A. 革製品の汚れが非常に強い可能性があります。スポンジの汚れをよく落としてから、少し多めにクリーナーを付けてお手入れしてください。絶対に泡のない状態では、擦り洗いをしないでください。
Q. クリーナーを使用すると革の色が濃く変色してしまいました!
A. これは革本来の吸水性が大変強い為に生じた現象です。革の色が変化したのでは無く、革がクリーナーを吸収した為に起こります。革が乾いてから軽く揉みほぐせば元の色に戻ります。
Q. 革の汚れを落とした後、汚れの輪染みが生じてしまいました!
A. 汚れの部分だけをお手入れした為に、革の内部に蓄積された汚れが周りににじみ出て、輪染みを生じています。
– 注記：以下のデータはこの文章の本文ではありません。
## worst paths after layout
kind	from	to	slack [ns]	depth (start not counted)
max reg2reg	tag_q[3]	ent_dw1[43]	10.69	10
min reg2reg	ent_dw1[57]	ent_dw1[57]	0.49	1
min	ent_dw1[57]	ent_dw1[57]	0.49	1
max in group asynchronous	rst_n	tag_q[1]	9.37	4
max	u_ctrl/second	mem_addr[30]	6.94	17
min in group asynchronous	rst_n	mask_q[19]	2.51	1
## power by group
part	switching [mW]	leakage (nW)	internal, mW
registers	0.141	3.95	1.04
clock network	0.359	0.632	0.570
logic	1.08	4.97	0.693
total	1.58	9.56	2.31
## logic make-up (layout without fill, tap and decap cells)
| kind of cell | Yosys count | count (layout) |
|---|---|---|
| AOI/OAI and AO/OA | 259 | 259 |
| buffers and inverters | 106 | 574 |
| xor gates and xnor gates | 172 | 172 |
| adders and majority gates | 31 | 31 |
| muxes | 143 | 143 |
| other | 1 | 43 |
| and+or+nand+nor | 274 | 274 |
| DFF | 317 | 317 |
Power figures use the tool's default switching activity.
$ cat src/rtl/scfg_pkg.sv
package scfg_pkg;

    localparam int PRI_W = 21;
    localparam int ENH_W = 8;
    localparam int M_W   = 9;
    localparam int A_W   = 4;
    localparam int R_W   = 6;

    localparam int M_LSB = 12;
    localparam int A_LSB = 8;
    localparam int R_LSB = 2;

    localparam int PIN_W = 5;

    typedef struct packed {
        logic [M_W-1:0] m;
        logic [A_W-1:0] a;
        logic [R_W-1:0] r;
    } div_cfg_t;

    typedef struct packed {
        logic sclk;
        logic sdata;
        logic load_n;
        logic sel;
        logic hop;
    } pin_set_t;

    typedef enum logic [1:0] {
        DST_NONE = 2'd0,
        DST_PRI  = 2'd1,
        DST_ENH  = 2'd2
    } shift_dst_t;

    function automatic div_cfg_t unpack_pri(input logic [PRI_W-1:0] w);
        div_cfg_t c;
        c.m = w[M_LSB +: M_W];
        c.a = w[A_LSB +: A_W];
        c.r = w[R_LSB +: R_W];
        return c;
    endfunction

endpackage

$ cat src/rtl/scfg_sync.sv
module scfg_sync #(
    parameter int W      = 5,
    parameter int STAGES = 2
) (
    input  logic         clk,
    input  logic         rst,
    input  logic [W-1:0] d,
    output logic [W-1:0] q
);
    logic [W-1:0] pipe [STAGES];

    always_ff @(posedge clk) begin
        if (rst) begin
            for (int s = 0; s < STAGES; s++) pipe[s] <= '0;
        end else begin
            pipe[0] <= d;
            for (int s = 1; s < STAGES; s++) pipe[s] <= pipe[s-1];
        end
    end

    assign q = pipe[STAGES-1];
endmodule

$ cat src/rtl/scfg_rise.sv
module scfg_rise #(
    parameter int W = 3
) (
    input  logic         clk,
    input  logic         rst,
    input  logic [W-1:0] lvl,
    output logic [W-1:0] rise
);
    logic [W-1:0] prev;

    always_ff @(posedge clk) begin
        if (rst) prev <= '0;
        else     prev <= lvl;
    end

    for (genvar i = 0; i < W; i++) begin : g_edge
        assign rise[i] = lvl[i] & ~prev[i];
    end
endmodule

$ cat src/rtl/scfg_shifter.sv
module scfg_shifter #(
    parameter int W = 8
) (
    input  logic         clk,
    input  logic         rst,
    input  logic         en,
    input  logic         din,
    output logic [W-1:0] q
);
    always_ff @(posedge clk) begin
        if (rst)     q <= '0;
        else if (en) q <= {q[W-2:0], din};
    end
endmodule

$ cat src/rtl/scfg_hold.sv
module scfg_hold #(
    parameter int W = 21
) (
    input  logic         clk,
    input  logic         rst,
    input  logic         load,
    input  logic [W-1:0] d,
    output logic [W-1:0] q
);
    always_ff @(posedge clk) begin
        if (rst)       q <= '0;
        else if (load) q <= d;
    end
endmodule

$ cat src/rtl/scfg_serial_port.sv
module scfg_serial_port
    import scfg_pkg::*;
#(
    parameter int SYNC_STAGES = 2
) (
    input  logic           clk,
    input  logic           rst,
    input  logic           sclk,
    input  logic           sdata,
    input  logic           load_n,
    input  logic           enh_sel,
    input  logic           hop_wr,
    input  logic           direct_mode,
    input  logic           enh_en_n,
    input  logic [M_W-1:0] m_par,
    input  logic [A_W-1:0] a_par,
    input  logic [R_W-1:0] r_par,
    output logic [M_W-1:0] m_cnt,
    output logic [A_W-1:0] a_cnt,
    output logic [R_W-1:0] r_cnt,
    output logic [ENH_W-1:0] enh_q
);
    localparam int EDGE_W = 3;

    pin_set_t   raw_pins;
    pin_set_t   syn_pins;
    logic [PIN_W-1:0] syn_bits;
    logic [EDGE_W-1:0] edge_lvl;
    logic [EDGE_W-1:0] edge_rise;

    logic       load_s;
    logic       sel_s;
    logic       sclk_rise;
    logic       shift_go;
    logic       xfer;
    shift_dst_t dst;

    logic [PRI_W-1:0] pri_q;
    logic [PRI_W-1:0] sec_q;
    logic [ENH_W-1:0] enh_raw;

    div_cfg_t sec_cfg;
    div_cfg_t par_cfg;
    div_cfg_t sel_cfg;
    div_cfg_t out_cfg;

    always_comb begin
        raw_pins.sclk   = sclk;
        raw_pins.sdata  = sdata;
        raw_pins.load_n = load_n;
        raw_pins.sel    = enh_sel;
        raw_pins.hop    = hop_wr;
    end

    scfg_sync #(.W(PIN_W), .STAGES(SYNC_STAGES)) u_sync (
        .clk (clk),
        .rst (rst),
        .d   (raw_pins),
        .q   (syn_bits)
    );

    assign syn_pins = pin_set_t'(syn_bits);
    assign load_s   = syn_pins.load_n;
    assign sel_s    = syn_pins.sel;
    assign edge_lvl = {syn_pins.sclk, syn_pins.load_n, syn_pins.hop};

    scfg_rise #(.W(EDGE_W)) u_rise (
        .clk  (clk),
        .rst  (rst),
        .lvl  (edge_lvl),
        .rise (edge_rise)
    );

    assign sclk_rise = edge_rise[2];
    assign xfer      = edge_rise[1] | edge_rise[0];
    assign shift_go  = sclk_rise & ~load_s;

    always_comb begin
        if (!shift_go)  dst = DST_NONE;
        else if (sel_s) dst = DST_ENH;
        else            dst = DST_PRI;
    end

    scfg_shifter #(.W(PRI_W)) u_pri (
        .clk (clk),
        .rst (rst),
        .en  (dst == DST_PRI),
        .din (syn_pins.sdata),
        .q   (pri_q)
    );

    scfg_shifter #(.W(ENH_W)) u_enh (
        .clk (clk),
        .rst (rst),
        .en  (dst == DST_ENH),
        .din (syn_pins.sdata),
        .q   (enh_raw)
    );

    scfg_hold #(.W(PRI_W)) u_hold (
        .clk  (clk),
        .rst  (rst),
        .load (xfer),
        .d    (pri_q),
        .q    (sec_q)
    );

    always_comb begin
        sec_cfg   = unpack_pri(sec_q);
        par_cfg.m = m_par;
        par_cfg.a = a_par;
        par_cfg.r = r_par;
        sel_cfg   = direct_mode ? par_cfg : sec_cfg;
    end

    always_ff @(posedge clk) begin
        if (rst) begin
            out_cfg <= '0;
            enh_q   <= '0;
        end else begin
            out_cfg <= sel_cfg;
            enh_q   <= enh_en_n ? '0 : enh_raw;
        end
    end

    assign m_cnt = out_cfg.m;
    assign a_cnt = out_cfg.a;
    assign r_cnt = out_cfg.r;
endmodule

$ cat config.mk
export PLATFORM = sky130hd
export DESIGN_NAME = scfg_serial_port
export DESIGN_NICKNAME = d
export VERILOG_FILES = /design/src/rtl/scfg_pkg.sv /design/src/rtl/scfg_sync.sv /design/src/rtl/scfg_rise.sv /design/src/rtl/scfg_shifter.sv /design/src/rtl/scfg_hold.sv /design/src/rtl/scfg_serial_port.sv
export SDC_FILE = /design/constraint.sdc
export NUM_CORES = 1
export LEC_CHECK = 0
export BUFFER_PORTS_ARGS = -buffer_cell sky130_fd_sc_hd__buf_2
export CAP_MARGIN = 20
export CORE_MARGIN = 8
export CORE_UTILIZATION = 30
export DETAILED_ROUTE_END_ITERATION = 10
export GPL_TIMING_DRIVEN = 0
export PLACE_DENSITY = 0.5
export SLEW_MARGIN = 20
export SYNTH_ARGS = -nofsm -noshare
export SYNTH_HDL_FRONTEND = slang
export SYNTH_SLANG_ARGS = --single-unit
$ cat constraint.sdc
create_clock -name clk -period 3.8 [get_ports clk]
set_input_delay 0.57 -clock clk [delete_from_list [all_inputs] [get_ports clk]]
set_output_delay 0.57 -clock clk [all_outputs]
set_load 0.02 [all_outputs]
==> insert_results.sql <==
INSERT INTO impl_metrics (metric_group, metric, value, unit) VALUES
('grt', 'first_pass_grt_wire_length', '9460', 'µm'),
('layout', 'area.growth.synth_to_final', '20.6', '%'),
('placed_design', 'gpl.final_weighted_congestion', '0.666', ''),
('placed_design', 'hpwlAfterDp', '4060', 'µm'),
('routing', 'vias', '1930', ''),
('grt', 'vias_in_the_first_global_route', '1944', ''),
('clock_tree', 'cts_sinks', '88', ''),
('floorplanning', 'initial_utilization', '30.3', '%'),
('grt', 'antenna_violations_before_repair', '0', ''),
('clock_tree', 'post_cts_resize_count', '0', ''),
('grt', 'grtUsageMet3', '3.23', '%'),
('worst_hold_path', 'worstHoldPathType', 'input pin to flop', ''),
('placed_design', 'numPortBuffers', '52', ''),
('clock_tree', 'cts_tree', 'done', ''),
('yosys', 'yosys.cell_types.count', '18', ''),
('yosys', 'synthesis.area_per_instance', '11.3', 'µm²'),
('setup_path', 'r2r_setup_slack', '2.47', 'ns'),
('worst_hold_path', 'hold_path_startpoint', 'hop_wr', ''),
('floorplanning', 'placementRows', '37', ''),
('sta', 'finalSetupTns', '0', 'ns'),
('floorplanning', 'placeableCoreArea', '0.0101', 'mm²'),
('clock_tree', 'cts.reportedPaths.clkPinSlew', '0.08', 'ns'),
('yosys', 'syn-cell-area', '0.00306', 'mm²'),
('routing', 'drt.antenna.violating_nets', '0', ''),
('setup_path', 'worstReg2RegEnd', 'u_hold.q[16]', ''),
('worst_hold_path', 'min_delay_worst_endpoint', 'u_sync.pipe[0][0]', ''),
('placed_design', 'numPlacedInstances', '459', ''),
('sta', 'finClkSkew', '0.0100', 'ns'),
('yosys', 'ys_top_cells_by_area', 'dfxtp_1 (58%), mux2i_1 (21%), nand2b_1 (7.8%), nor2_1 (3.4%), nor2b_1 (2.7%)', ''),
('sta', 'grt_setup_unrepaired', 'false', ''),
('grt', 'grt_max_degree', '14', ''),
('layout', 'layout_common_cells', 'dfxtp_1 (88), mux2i_1 (64), buf_2 (56)', ''),
('clock_tree', 'cts_hold_buf', '0', ''),
('setup_path', 'setup.worst_path.end_class', 'flop', ''),
('setup_path', 'crit_path_max_fanout', '10', ''),
('routing', 'routed_wire_length', '5900', 'µm'),
('power', 'vdd_ir_drop_max', '0.000184', 'V'),
('floorplanning', 'boundaryPins', '55', ''),
('yosys', 'synth-seq-area-share', '57.6', '%'),
('clock_tree', 'clk-insertion-delay-late', '0.36', 'ns'),
('layout', 'post_route_non_filler_standard_cell_count', '475', ''),
('grt', 'grt_most_used_layer', 'met2', ''),
('grt', 'grt_overflow', '0', ''),
('power', 'power-per-cell-area', '460', 'mW/mm²'),
('worst_hold_path', 'worstHoldPathCells', '2', ''),
('routing', 'drt-vias-per-instance', '4.06', ''),
('clock_tree', 'cts_made_buffers', '9', ''),
('grt', 'grt_use_met2', '13.6', '%'),
('layout', 'leading_cell_type_in_the_layout_fill_and_taps_excluded', 'dfxtp_1', ''),
('layout', 'drive_above_1_share', '23.0', '%'),
('yosys', 'yosysWarningCount', '0', ''),
('routing', 'avgRoutedWirePerCell', '12.4', 'µm'),
('yosys', 'synth.ff_latch_count', '88', ''),
('yosys', 'post-synth-top-area-fraction', '57.6', '%'),
('sta', 'setup_viol', '0', ''),
('setup_path', 'cp_data_required_time', '4.03', 'ns'),
('setup_path', 'worst-setup-path-type', 'input pin to flop', ''),
('yosys', 'synth.net_count', '299', ''),
('routing', 'drtIter0Drc', '67', ''),
('grt', 'grt_use_met1', '11.1', '%'),
('setup_path', 'cp_data_arrival_time', '1.72', 'ns'),
('routing', 'residual_drc', '0', ''),
('setup_path', 'timing.rr.start', 'u_sync.pipe[0][7]', ''),
('layout', 'area_taken_by_multi_input_logic_gates', '0.00120', 'mm²'),
('run_status', 'run_status', 'complete, no violations', ''),
('grt', 'grt.total_usage', '9.19', '%'),
('clock_tree', 'htreeDepth', '3', ''),
('sta', 'period_utilization_post_route', '39.2', '%'),
('routing', 'count_of_tritonroute_iterations_in_the_first_routing_pass', '4', ''),
('setup_path', 'start_kind', 'input pin', ''),
('floorplanning', 'chip_height', '117', 'µm');
-- metal layers --
layer / vias to the layer above / wire length [µm]
li1: 1011 / -
met1: 867 / 2740
met2: 37 / 2600
met3: 15 / 377
met4: 0 / 176
met5: - / 0
-- synthesized netlist by cell type --
cell      instances
dfxtp_1          88
mux2i_1          64
nand2b_1         38
nor2_1           28
nor2b_1          13
and2_1            8
clkbuf_1          7
nand2_1           6
buf_2             4
buf_4             4
a21oi_1           3
inv_1             2
a22oi_1           1
and4bb_2          1
buf_6             1
clkbuf_2          1
nor4b_2           1
or4b_1            1
-- where the power goes --
part           total, µW  internal, µW  leakage [µW]  switching, µW
logic                103          47.4      0.000795           55.5
clock network        653           339      0.000103            315
registers            939           935      0.000714           3.91
total               1700          1320       0.00161            374
-- flip-flops by register name, indices dropped and copies added (netlist names) --
register,cells
u_sync.pipe,10
u_hold.q,19
a_cnt,4
u_rise.prev,3
enh_q,8
u_pri.q,21
r_cnt,6
u_enh.q,8
m_cnt,9
-- logic make-up (layout without fill, tap and decap cells) --
kind of cell | count (synthesis) | count (layout) | share of synthesized area [%]
AND/OR/NAND/NOR | 96 | 96 | 17.5
flip-flops | 88 | 88 | 57.6
multiplexers | 64 | 64 | 20.9
buffers and inverters | 19 | 87 | 3.27
AO/OA/AOI/OAI | 4 | 4 | 0.736
-- critical path, cell delays in order --
cell and delay [ns]:
buf_2 0.19, clkbuf_1 0.38, clkbuf_1 0.48, nor2_1 0.10
-- per-stage QoR --
step | hold slack (ns) | setup WS (ns) | utilization [%] | power [µW] | area [µm²]
after CTS | 0.398 | 2.26 | 36.5 | 1730 | 3690
final | 0.417 | 2.31 | 36.5 | 1700 | 3690
after global routing | 0.423 | 2.13 | 36.5 | 1770 | 3690
after detailed placement | 0.424 | 1.87 | 34.6 | 1070 | 3490
after global placement | 0.422 | 1.89 | 34.6 | 1060 | 3490
after floorplan | 0.414 | 2.38 | - | 1030 | 3060
-- worst max-delay path by stage --
stage / start / to / cells past startpoint
floorplan: rst / a_cnt[3] / 4
global placement: rst / a_cnt[3] / 4
detailed placement: rst / u_enh.q[7] / 4
CTS: rst / u_enh.q[7] / 4
global route: rst / u_enh.q[7] / 4
finish: rst / u_enh.q[7] / 4
-- cell type report --
| type | instances | share of cell area, % |
|---|---|---|
| plain buffers | 17 | 2.51 |
| clock buffers | 13 | 4.31 |
| clock inverters | 3 | 1.09 |
| inverters | 2 | 0.204 |
| multi-input cells | 164 | 32.5 |
| flip-flops and latches | 88 | 47.8 |
| well taps | 136 | 4.61 |
| repair buffers | 52 | 7.06 |
Power figures use the tool's default switching activity.
==> src/rtl/ea_gen.sv <==
module ea_gen #(
  parameter int AW = 32,
  parameter int SW = 8
) (
  input  logic          clk,
  input  logic          rst_n,
  input  logic          req,
  input  logic [2:0]    mode,
  input  logic [AW-1:0] base_val,
  input  logic [AW-1:0] index_val,
  input  logic [1:0]    scale_code,
  input  logic          disp_wide,
  input  logic [AW-1:0] disp,
  output logic [AW-1:0] addr_out,
  output logic          addr_vld
);

  localparam int EXT = AW - SW;

  localparam logic [2:0] M_DIRECT   = 3'd0;
  localparam logic [2:0] M_REG_IND  = 3'd1;
  localparam logic [2:0] M_BASE_D   = 3'd2;
  localparam logic [2:0] M_IDX_D    = 3'd3;
  localparam logic [2:0] M_BASE_IDX = 3'd4;

  logic [AW-1:0] disp_ext;
  logic [AW-1:0] idx_scaled;
  logic          use_base, use_idx, use_disp;
  logic [AW-1:0] op_base, op_idx, op_disp;
  logic [AW-1:0] ea_next;

  assign disp_ext   = disp_wide ? disp : {{EXT{disp[SW-1]}}, disp[SW-1:0]};
  assign idx_scaled = index_val << scale_code;

  assign use_base = (mode != M_DIRECT) && (mode != M_IDX_D);
  assign use_idx  = (mode >= M_IDX_D);
  assign use_disp = (mode != M_REG_IND) && (mode != M_BASE_IDX);

  assign op_base = use_base ? base_val   : '0;
  assign op_idx  = use_idx  ? idx_scaled : '0;
  assign op_disp = use_disp ? disp_ext   : '0;

  assign ea_next = op_base + op_idx + op_disp;

  always_ff @(posedge clk) begin
    if (!rst_n) begin
      addr_out <= '0;
      addr_vld <= 1'b0;
    end else begin
      addr_vld <= req;
      if (req) addr_out <= ea_next;
    end
  end

  a_r1_reset_clear: assert property (@(posedge clk)
    !rst_n |=> (addr_out == '0 && !addr_vld));

  a_r2_vld_follows_req: assert property (@(posedge clk) disable iff (!rst_n)
    req |=> addr_vld);

  a_r2_vld_idle_low: assert property (@(posedge clk) disable iff (!rst_n)
    !req |=> !addr_vld);

  a_r3_hold: assert property (@(posedge clk) disable iff (!rst_n)
    !req |=> $stable(addr_out));

  a_r4_direct_wide: assert property (@(posedge clk) disable iff (!rst_n)
    (req && mode == M_DIRECT && disp_wide) |=> addr_out == $past(disp));

  a_r5_reg_indirect: assert property (@(posedge clk) disable iff (!rst_n)
    (req && mode == M_REG_IND) |=> addr_out == $past(base_val));

  a_r11_short_sign: assert property (@(posedge clk) disable iff (!rst_n)
    (req && mode == M_DIRECT && !disp_wide) |=>
      (addr_out[AW-1:SW] == {EXT{$past(disp[SW-1])}} &&
       addr_out[SW-1:0] == $past(disp[SW-1:0])));

endmodule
お手入れする時は、汚れの中心に向かってクリーニングします。また、汚れのある部分だけを集中的にお手入れしないで、その周り全体をお手入れしてください。 浮かび上がってきた汚れは放置せず、乾いた清潔な白布で拭き取ります。そのまま放置した場合も輪染みの原因となりますのでご注意下さい。
Q. 家庭に小さな子供やペットがいますが、お手入れの後の革を舐めても大丈夫ですか?
A. 乾いた後であれば問題ありません。革が乾いたことを確認する方法としては、革に手の甲を当て「冷たく」感じた場合はまだ革が湿っている状態です。自然乾燥で引き続き乾かしてください。冷たく感じない場合は革が完全に乾いている状態と判断いただけます。